[Saved data entries]
====================

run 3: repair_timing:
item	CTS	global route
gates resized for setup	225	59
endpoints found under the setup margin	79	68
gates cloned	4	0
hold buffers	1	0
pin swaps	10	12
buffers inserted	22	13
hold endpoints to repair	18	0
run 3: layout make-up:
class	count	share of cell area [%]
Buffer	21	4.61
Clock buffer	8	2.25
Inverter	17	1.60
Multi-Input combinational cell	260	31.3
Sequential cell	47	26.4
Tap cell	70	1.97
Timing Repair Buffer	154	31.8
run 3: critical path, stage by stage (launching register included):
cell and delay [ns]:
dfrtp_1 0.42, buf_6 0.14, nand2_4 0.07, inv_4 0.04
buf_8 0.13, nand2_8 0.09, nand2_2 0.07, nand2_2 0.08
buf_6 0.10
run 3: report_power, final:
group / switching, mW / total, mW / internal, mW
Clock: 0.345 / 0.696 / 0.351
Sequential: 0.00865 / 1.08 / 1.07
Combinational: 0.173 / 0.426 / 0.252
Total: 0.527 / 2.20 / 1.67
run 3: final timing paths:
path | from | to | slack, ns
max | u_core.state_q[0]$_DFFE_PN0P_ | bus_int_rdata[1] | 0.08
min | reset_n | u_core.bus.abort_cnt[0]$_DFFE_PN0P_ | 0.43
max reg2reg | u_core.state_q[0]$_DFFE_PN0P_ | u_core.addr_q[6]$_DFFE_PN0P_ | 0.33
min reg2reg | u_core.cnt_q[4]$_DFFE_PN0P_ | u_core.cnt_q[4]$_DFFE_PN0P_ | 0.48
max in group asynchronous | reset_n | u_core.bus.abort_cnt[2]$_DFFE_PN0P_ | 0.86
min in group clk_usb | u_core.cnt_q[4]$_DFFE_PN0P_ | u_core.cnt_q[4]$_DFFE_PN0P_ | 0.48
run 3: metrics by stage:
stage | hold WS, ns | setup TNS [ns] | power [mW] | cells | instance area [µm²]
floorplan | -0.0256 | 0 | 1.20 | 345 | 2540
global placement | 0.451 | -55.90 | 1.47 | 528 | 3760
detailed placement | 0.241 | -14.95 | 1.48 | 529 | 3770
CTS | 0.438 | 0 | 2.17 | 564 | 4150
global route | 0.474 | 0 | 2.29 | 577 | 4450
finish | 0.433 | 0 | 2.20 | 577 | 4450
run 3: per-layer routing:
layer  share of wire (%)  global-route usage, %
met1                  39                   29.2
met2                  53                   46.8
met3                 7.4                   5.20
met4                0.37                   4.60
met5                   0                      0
### config.mk
export PLATFORM = sky130hd
export DESIGN_NAME = sram_access_ctrl_flat
export DESIGN_NICKNAME = d
export VERILOG_FILES = /design/src/rtl/sram_ctrl_pkg.sv /design/src/rtl/sram_access_ctrl_if.sv /design/src/rtl/sram_wait_counter.sv /design/src/rtl/sram_access_ctrl.sv /design/src/flat_wrapper.sv
export SDC_FILE = /design/constraint.sdc
export NUM_CORES = 1
export LEC_CHECK = 0
export ABC_AREA = 1
export BUFFER_PORTS_ARGS = -buffer_cell sky130_fd_sc_hd__buf_2
export CORE_MARGIN = 2
export CORE_UTILIZATION = 40
export DETAILED_ROUTE_END_ITERATION = 8
export MAX_ROUTING_LAYER = met4
export PLACE_DENSITY = 0.68
export SYNTH_ARGS = -nofsm -noshare
export SYNTH_HDL_FRONTEND = slang
export SYNTH_SLANG_ARGS = --single-unit
### constraint.sdc
create_clock -name clk -period 3.48 [get_ports clk]
set_clock_uncertainty 0.2 [all_clocks]
set_input_delay 0.696 -clock clk [delete_from_list [all_inputs] [get_ports clk]]
set_output_delay 0.696 -clock clk [all_outputs]
set_load 0.005 [all_outputs]
### src/rtl/sram_ctrl_pkg.sv
// Shared types and defaults for the SRAM access controller: FSM state encoding,
// default parameter values and the SRAM data width.
package sram_ctrl_pkg;

  typedef enum logic [1:0] {
    ST_IDLE = 2'd0,
    ST_LO   = 2'd1,
    ST_HI   = 2'd2,
    ST_DONE = 2'd3
  } state_e;

  localparam int unsigned DEF_BASE_ADDR   = 1024;
  localparam int unsigned DEF_SRAM_AW     = 18;
  localparam int unsigned DEF_WAIT_CYCLES = 3;
  localparam int unsigned SRAM_DW         = 16;
  localparam int unsigned CNT_W           = 4;

endpackage

### src/rtl/sram_access_ctrl_if.sv
// MEM-stage side of the SRAM access controller: request, address/data and
// the ready/err/rdata responses. The pipeline is master, the controller slave.
interface sram_access_ctrl_if;

  logic        mem_read;
  logic        mem_write;
  logic [31:0] address;
  logic [31:0] wdata;
  logic [31:0] rdata;
  logic        ready;
  logic        err;

  modport master (
    output mem_read, mem_write, address, wdata,
    input  rdata, ready, err
  );

  modport slave (
    input  mem_read, mem_write, address, wdata,
    output rdata, ready, err
  );

endinterface

### src/rtl/sram_wait_counter.sv
// Per-half-word wait counter: counts 0..WAIT_CYCLES-1 while enabled, wraps to 0
// after the last count, and flags the last count for the FSM and the we_n release.
module sram_wait_counter
  import sram_ctrl_pkg::*;
#(
  parameter int unsigned WAIT_CYCLES = DEF_WAIT_CYCLES
) (
  input  logic clk,
  input  logic rst_n,
  input  logic clr_i,
  input  logic en_i,
  output logic last_o,
  output logic hold_o
);

  logic [CNT_W-1:0] cnt_q, cnt_d;

  assign last_o = (cnt_q == CNT_W'(WAIT_CYCLES - 1));
  assign hold_o = last_o;

  always_comb begin
    cnt_d = cnt_q;
    if (clr_i) begin
      cnt_d = '0;
    end else if (en_i) begin
      cnt_d = last_o ? '0 : cnt_q + 1'b1;
    end
  end

  always_ff @(posedge clk or negedge rst_n) begin
    if (!rst_n) begin
      cnt_q <= '0;
    end else begin
      cnt_q <= cnt_d;
    end
  end

endmodule

### src/rtl/sram_access_ctrl.sv
// Splits each 32-bit MEM-stage load/store into two timed half-word accesses on a
// 16-bit SRAM. Optional address fault check: SRAM_ACCESS_CTRL_ADDR_CHECK_EN.
module sram_access_ctrl
  import sram_ctrl_pkg::*;
#(
  parameter int unsigned BASE_ADDR   = DEF_BASE_ADDR,
  parameter int unsigned SRAM_AW     = DEF_SRAM_AW,
  parameter int unsigned WAIT_CYCLES = DEF_WAIT_CYCLES
) (
  input  logic                 clk,
  input  logic                 rst,
  sram_access_ctrl_if.slave    cpu,
  output logic [SRAM_AW-1:0]   sram_addr,
  output logic [SRAM_DW-1:0]   sram_dq_out,
  output logic                 sram_dq_oe,
  input  logic [SRAM_DW-1:0]   sram_dq_in,
  output logic                 sram_we_n,
  output logic                 sram_oe_n
);

  state_e             state_q, state_d;
  logic               rd_q, rd_d;
  logic [SRAM_AW-2:0] wa_q, wa_d;
  logic [31:0]        wdata_q, wdata_d;
  logic [31:0]        rdata_q, rdata_d;
  logic               err_q, err_d;
  logic               cnt_en, cnt_last, cnt_hold;
  logic               req, fault;
  logic [31:0]        wa_full;

  assign req     = cpu.mem_read | cpu.mem_write;
  assign wa_full = (cpu.address - 32'(BASE_ADDR)) >> 2;

`ifdef SRAM_ACCESS_CTRL_ADDR_CHECK_EN
  assign fault = (cpu.address[1:0] != 2'b00)
              || (cpu.address < 32'(BASE_ADDR))
              || (wa_full[31:SRAM_AW-1] != '0);
`else
  logic unused_wa_hi;
  assign unused_wa_hi = ^wa_full[31:SRAM_AW-1];
  assign fault        = 1'b0;
`endif

  sram_wait_counter #(
    .WAIT_CYCLES (WAIT_CYCLES)
  ) u_wait (
    .clk    (clk),
    .rst_n  (rst),
    .clr_i  (~cnt_en),
    .en_i   (cnt_en),
    .last_o (cnt_last),
    .hold_o (cnt_hold)
  );

  always_comb begin
    state_d = state_q;
    rd_d    = rd_q;
    wa_d    = wa_q;
    wdata_d = wdata_q;
    rdata_d = rdata_q;
    err_d   = 1'b0;
    cnt_en  = 1'b0;
    unique case (state_q)
      ST_IDLE: begin
        if (req) begin
          rd_d    = cpu.mem_read;
          wa_d    = wa_full[SRAM_AW-2:0];
          wdata_d = cpu.wdata;
          if (fault) begin
            state_d = ST_DONE;
            err_d   = 1'b1;
          end else begin
            state_d = ST_LO;
          end
        end
      end
      ST_LO: begin
        cnt_en = 1'b1;
        if (cnt_last) begin
          state_d = ST_HI;
          if (rd_q) rdata_d[15:0] = sram_dq_in;
        end
      end
      ST_HI: begin
        cnt_en = 1'b1;
        if (cnt_last) begin
          state_d = ST_DONE;
          if (rd_q) rdata_d[31:16] = sram_dq_in;
        end
      end
      ST_DONE: state_d = ST_IDLE;
      default: state_d = ST_IDLE;
    endcase
  end

  // Pad strobes are decoded from registered state so an async reset idles them at once.
  always_comb begin
    sram_addr   = '0;
    sram_dq_out = '0;
    sram_dq_oe  = 1'b0;
    sram_we_n   = 1'b1;
    sram_oe_n   = 1'b1;
    if (state_q == ST_LO || state_q == ST_HI) begin
      sram_addr = {wa_q, (state_q == ST_HI)};
      if (rd_q) begin
        sram_oe_n = 1'b0;
      end else begin
        sram_dq_oe  = 1'b1;
        sram_we_n   = cnt_hold;
        sram_dq_out = (state_q == ST_HI) ? wdata_q[31:16] : wdata_q[15:0];
      end
    end
  end

  assign cpu.ready = ((state_q == ST_IDLE) && !req) || (state_q == ST_DONE);
  assign cpu.rdata = rdata_q;
  assign cpu.err   = err_q;

  always_ff @(posedge clk or negedge rst) begin
    if (!rst) begin
      state_q <= ST_IDLE;
      rd_q    <= 1'b0;
      wa_q    <= '0;
      wdata_q <= '0;
      rdata_q <= '0;
      err_q   <= 1'b0;
    end else begin
      state_q <= state_d;
      rd_q    <= rd_d;
      wa_q    <= wa_d;
      wdata_q <= wdata_d;
      rdata_q <= rdata_d;
      err_q   <= err_d;
    end
  end

endmodule

### src/flat_wrapper.sv
// flat-port wrapper written by rule: the top's interface ports become plain ports
module sram_access_ctrl_flat import sram_ctrl_pkg::*;
#(
  parameter int unsigned BASE_ADDR   = DEF_BASE_ADDR,
  parameter int unsigned SRAM_AW     = DEF_SRAM_AW,
  parameter int unsigned WAIT_CYCLES = DEF_WAIT_CYCLES
)
  (clk, rst, sram_addr, sram_dq_out, sram_dq_oe, sram_dq_in, sram_we_n, sram_oe_n, cpu_mem_read, cpu_mem_write, cpu_address, cpu_wdata, cpu_rdata, cpu_ready, cpu_err);
  sram_access_ctrl_if cpu_i ();
  input  logic clk;
  input  logic rst;
  output logic [SRAM_AW-1:0] sram_addr;
  output logic [SRAM_DW-1:0] sram_dq_out;
  output logic sram_dq_oe;
  input  logic [SRAM_DW-1:0] sram_dq_in;
  output logic sram_we_n;
  output logic sram_oe_n;
  input wire logic [$bits(cpu_i.mem_read)-1:0] cpu_mem_read;
  input wire logic [$bits(cpu_i.mem_write)-1:0] cpu_mem_write;
  input wire logic [$bits(cpu_i.address)-1:0] cpu_address;
  input wire logic [$bits(cpu_i.wdata)-1:0] cpu_wdata;
  output wire logic [$bits(cpu_i.rdata)-1:0] cpu_rdata;
  output wire logic [$bits(cpu_i.ready)-1:0] cpu_ready;
  output wire logic [$bits(cpu_i.err)-1:0] cpu_err;
  assign cpu_i.mem_read = cpu_mem_read;
  assign cpu_i.mem_write = cpu_mem_write;
  assign cpu_i.address = cpu_address;
  assign cpu_i.wdata = cpu_wdata;
  assign cpu_rdata = cpu_i.rdata;
  assign cpu_ready = cpu_i.ready;
  assign cpu_err = cpu_i.err;
  sram_access_ctrl #(.BASE_ADDR(BASE_ADDR), .SRAM_AW(SRAM_AW), .WAIT_CYCLES(WAIT_CYCLES)) u_core (.clk(clk), .rst(rst), .cpu(cpu_i), .sram_addr(sram_addr), .sram_dq_out(sram_dq_out), .sram_dq_oe(sram_dq_oe), .sram_dq_in(sram_dq_in), .sram_we_n(sram_we_n), .sram_oe_n(sram_oe_n));
endmodule
==> key figures <==
Outcome
  • Status: finished, final reports clean

STA
  • Slew HR: 0.450
  • Number of setup violations in the final report: 0
  • Final Hold Fails: 0
  • FMAX: roughly 0.35 GHz
  • Tmin final: between 2 and 3 ns
  • Slew at the pin closest to its max-slew limit: 0.825 ns
  • Unrepaired setup endpoints after global routing: no
  • Final TNS setup: 0 ns
  • Fin crit share: 0.813
  • Slew Limit Fails: 0

Detailed routing
  • Final WL: about 9500 um
  • Pre-antenna DRT Iters: 4
  • Via density: around 4.6
  • DRT iter0 DRCs: approximately 230
  • DRC violations left: 0
  • Antenna-violating nets left: 0
  • Avg WL per Cell: ~12 um
  • Vias: between 3000 and 4000

CTS
  • # H-tree levels: 3
  • Clock sinks: between 80 and 90
  • Number of buffers on the longest clock path: 2
  • Hold_buf cts: 0
  • Clock Latency Late Sink: 0.34 ns
  • TritonCTS clock tree: built
  • PostCTS Resize Cnt: 0
  • Num CTS Buffers: 9
  • Clk pin slew, worst setup/hold paths: around 0.09 ns
  • Post-CTS Setup Repair Bufs: 0
  • Clk root buf: clkbuf_8

Power
  • Sw Share: 0.402
  • Cell Pwr Density: 885 nW/um^2
  • P_int: between 2 and 3 mW
  • Clock share of power: 0.161
  • Logic pwr share: 0.438
  • Reg power frac: 0.401
  • Maximum vdd drop: approximately 0.33 mV
  • Sw Pwr: approximately 1.8 mW
  • Leakage power: approximately 3 nW

Placement
  • Post-DP HPWL: 6540 um
  • Port bufs: 138
  • Cell Area, Placed: between 4000 and 5000 um^2
  • Inst Count DP: 754
  • Routability Congestion: slightly above 0.8

Layout
  • Synthesis-to-finish area growth: 25.0%
  • Layout cells sized above 1: 0.259
  • Non-Filler Instances: between 700 and 800
  • Final instance area: 4970 um^2
  • Nets: 723
  • Most frequent cells in the layout: nand2_1, buf_2, dfrtp_1
  • Commonest non-fill, non-tap cell in the layout: nand2_1
  • # diodes: 0

Global route
  • Initial antenna violation count: 0
  • Total track usage: 0.186
  • First-pass GRT wire length: ~16000 um
  • GR Overflow Total: 0
  • Pin count of the biggest net entering global routing: slightly below 90
  • Vias in the first global route: about 3400

Die
  • Die height: roughly 100 um
  • DIE WIDTH: approximately 100 um
  • Row cnt: 36
  • Ports: between 150 and 200
  • Total die area: 10700 um^2
  • Initial Util: 0.410
  • Core ar.: between 9000 and 10000 um^2

Critical path
  • CP max stage delay: around 0.40 ns
  • Crit path max fanout: 19
  • CP startpoint: u_core.state_q[0]
  • Worst Path Arrival: just under 2 ns
  • Slowest-stage cell, CP: dfrtp_1
  • Worst EP required: roughly 2.6 ns
  • CP Capture Type: output port
  • R2r startpoint: u_core.state_q[0]
  • Crit-path cells: inv_1, ha_1, buf_4, nand2_1, or2_2, buf_2
  • Startpoint Class: flip-flop
  • Crit path kind: reg2out

Synthesis
  • Top-area cell type share of the netlist area: 0.555
  • Yosys reg bits: slightly below 90
  • Cell taking the most area after synthesis: dfrtp_1
  • Synth Warn #: 0
  • Synthesized instance count: 501
  • Syn Area/Cell: between 7 and 8 um^2
  • Area of the mapped netlist: 3970 um^2
  • Largest cells by area after synthesis: dfrtp_1, nand2_1, o21ai_0, inv_1, nor2_1
  • Distinct cells, synth: 23
  • Syn nets: ~590
  • Register area share after synthesis: 0.555

Hold path
  • Worst hold path class: in2async

Run
  • # Max-Cap Violations: 0
## power by group through the flow
stage                     Sequential (mW)  Combinational, mW  Clock (mW)
after global routing                 1.82               2.20       0.774
after detailed placement             1.78               1.94           0
after CTS                            1.76               1.96       0.726
final                                1.76               1.92       0.709
after floorplan                      1.75               1.15           0
after global placement               1.76               1.90           0
## synth_stat cells, drive strengths merged
master and n:
nand2 200, dfrtp 88, o21ai 58, inv 54
nor2 50, buf 17, nand3 12, ha 7
clkbuf 6, a21oi 2, a31oi 2, or2 2
conb 1, xnor2 1, xor2 1
## flip-flops by register name (all words and copies together), names as in the netlist
signal,flops
u_core.rd_q,1
u_core.wdata_q,32
u_core.u_wait.cnt_q,4
u_core.wa_q,17
u_core.cpu.rdata,32
u_core.state_q,2
## stage by stage
step	worst slack, ns	utilization	total power [mW]	hold slack [ns]
after floorplan	1.23	-	2.89	0.200
after global routing	0.499	0.513	4.79	0.216
final	0.652	0.513	4.39	0.158
after global placement	1.06	0.492	3.65	0.257
after CTS	0.631	0.513	4.44	0.195
after detailed placement	1.01	0.492	3.72	0.261
## critical path, delay by kind of cell, from the launching register on
kind	cells	cell delay [ns]
buf+inv	3	0.45
simple gates	2	0.45
flops	1	0.40
fa+ha+maj	1	0.30
## kinds of logic after synthesis
group                    Yosys count  share of synthesized area
flip-flops                        88                      0.555
buffers and inverters             77                     0.0813
AND/OR/NAND/NOR                  264                      0.257
adder cells (fa/ha/maj)            7                     0.0221
XOR/XNOR                           2                    0.00441
AO/OA/AOI/OAI                     62                     0.0797
other                              1                   0.000944
## final cells by class
type | count | area [um^2]
multi-input combinational | 336 | 1450
clock buffer | 11 | 141
tap | 133 | 166
inverter | 54 | 203
timing repair buffer | 143 | 743
fill | 971 | 4720
sequential | 88 | 2200
clock inverter | 5 | 56.3
## final timing paths
check / to / slack [ns] / depth (start not counted)
worst min-delay path: u_core.wdata_q[30] / 0.16 / 2
worst max register to register: u_core.cpu.rdata[24] / 1.37 / 5
max in group asynchronous: u_core.state_q[1] / 2.53 / 2
worst min register to register: u_core.wdata_q[20] / 0.28 / 2
worst max-delay path: sram_we_n / 0.65 / 6
min in group clk: u_core.wdata_q[20] / 0.28 / 2
## routing by layer
metal  vias up  global-route usage  share of wire
met5         -                   -              0
met4         0              0.0608          0.012
met3         9              0.0308          0.040
met2        92               0.307           0.49
met1      1654               0.235           0.46
li1       1780                   -              -
No activity file was read; power rests on OpenSTA's default activity.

====================

Exercise details
Out of the data above, set down the lines from the one with "buf_8 0.13, nand2_8" to the one with "Combinational: 0.173 / 0.426 / 0.252", both included, exactly as written and with no additions.

Response area
buf_8 0.13, nand2_8 0.09, nand2_2 0.07, nand2_2 0.08
buf_6 0.10
run 3: report_power, final:
group / switching, mW / total, mW / internal, mW
Clock: 0.345 / 0.696 / 0.351
Sequential: 0.00865 / 1.08 / 1.07
Combinational: 0.173 / 0.426 / 0.252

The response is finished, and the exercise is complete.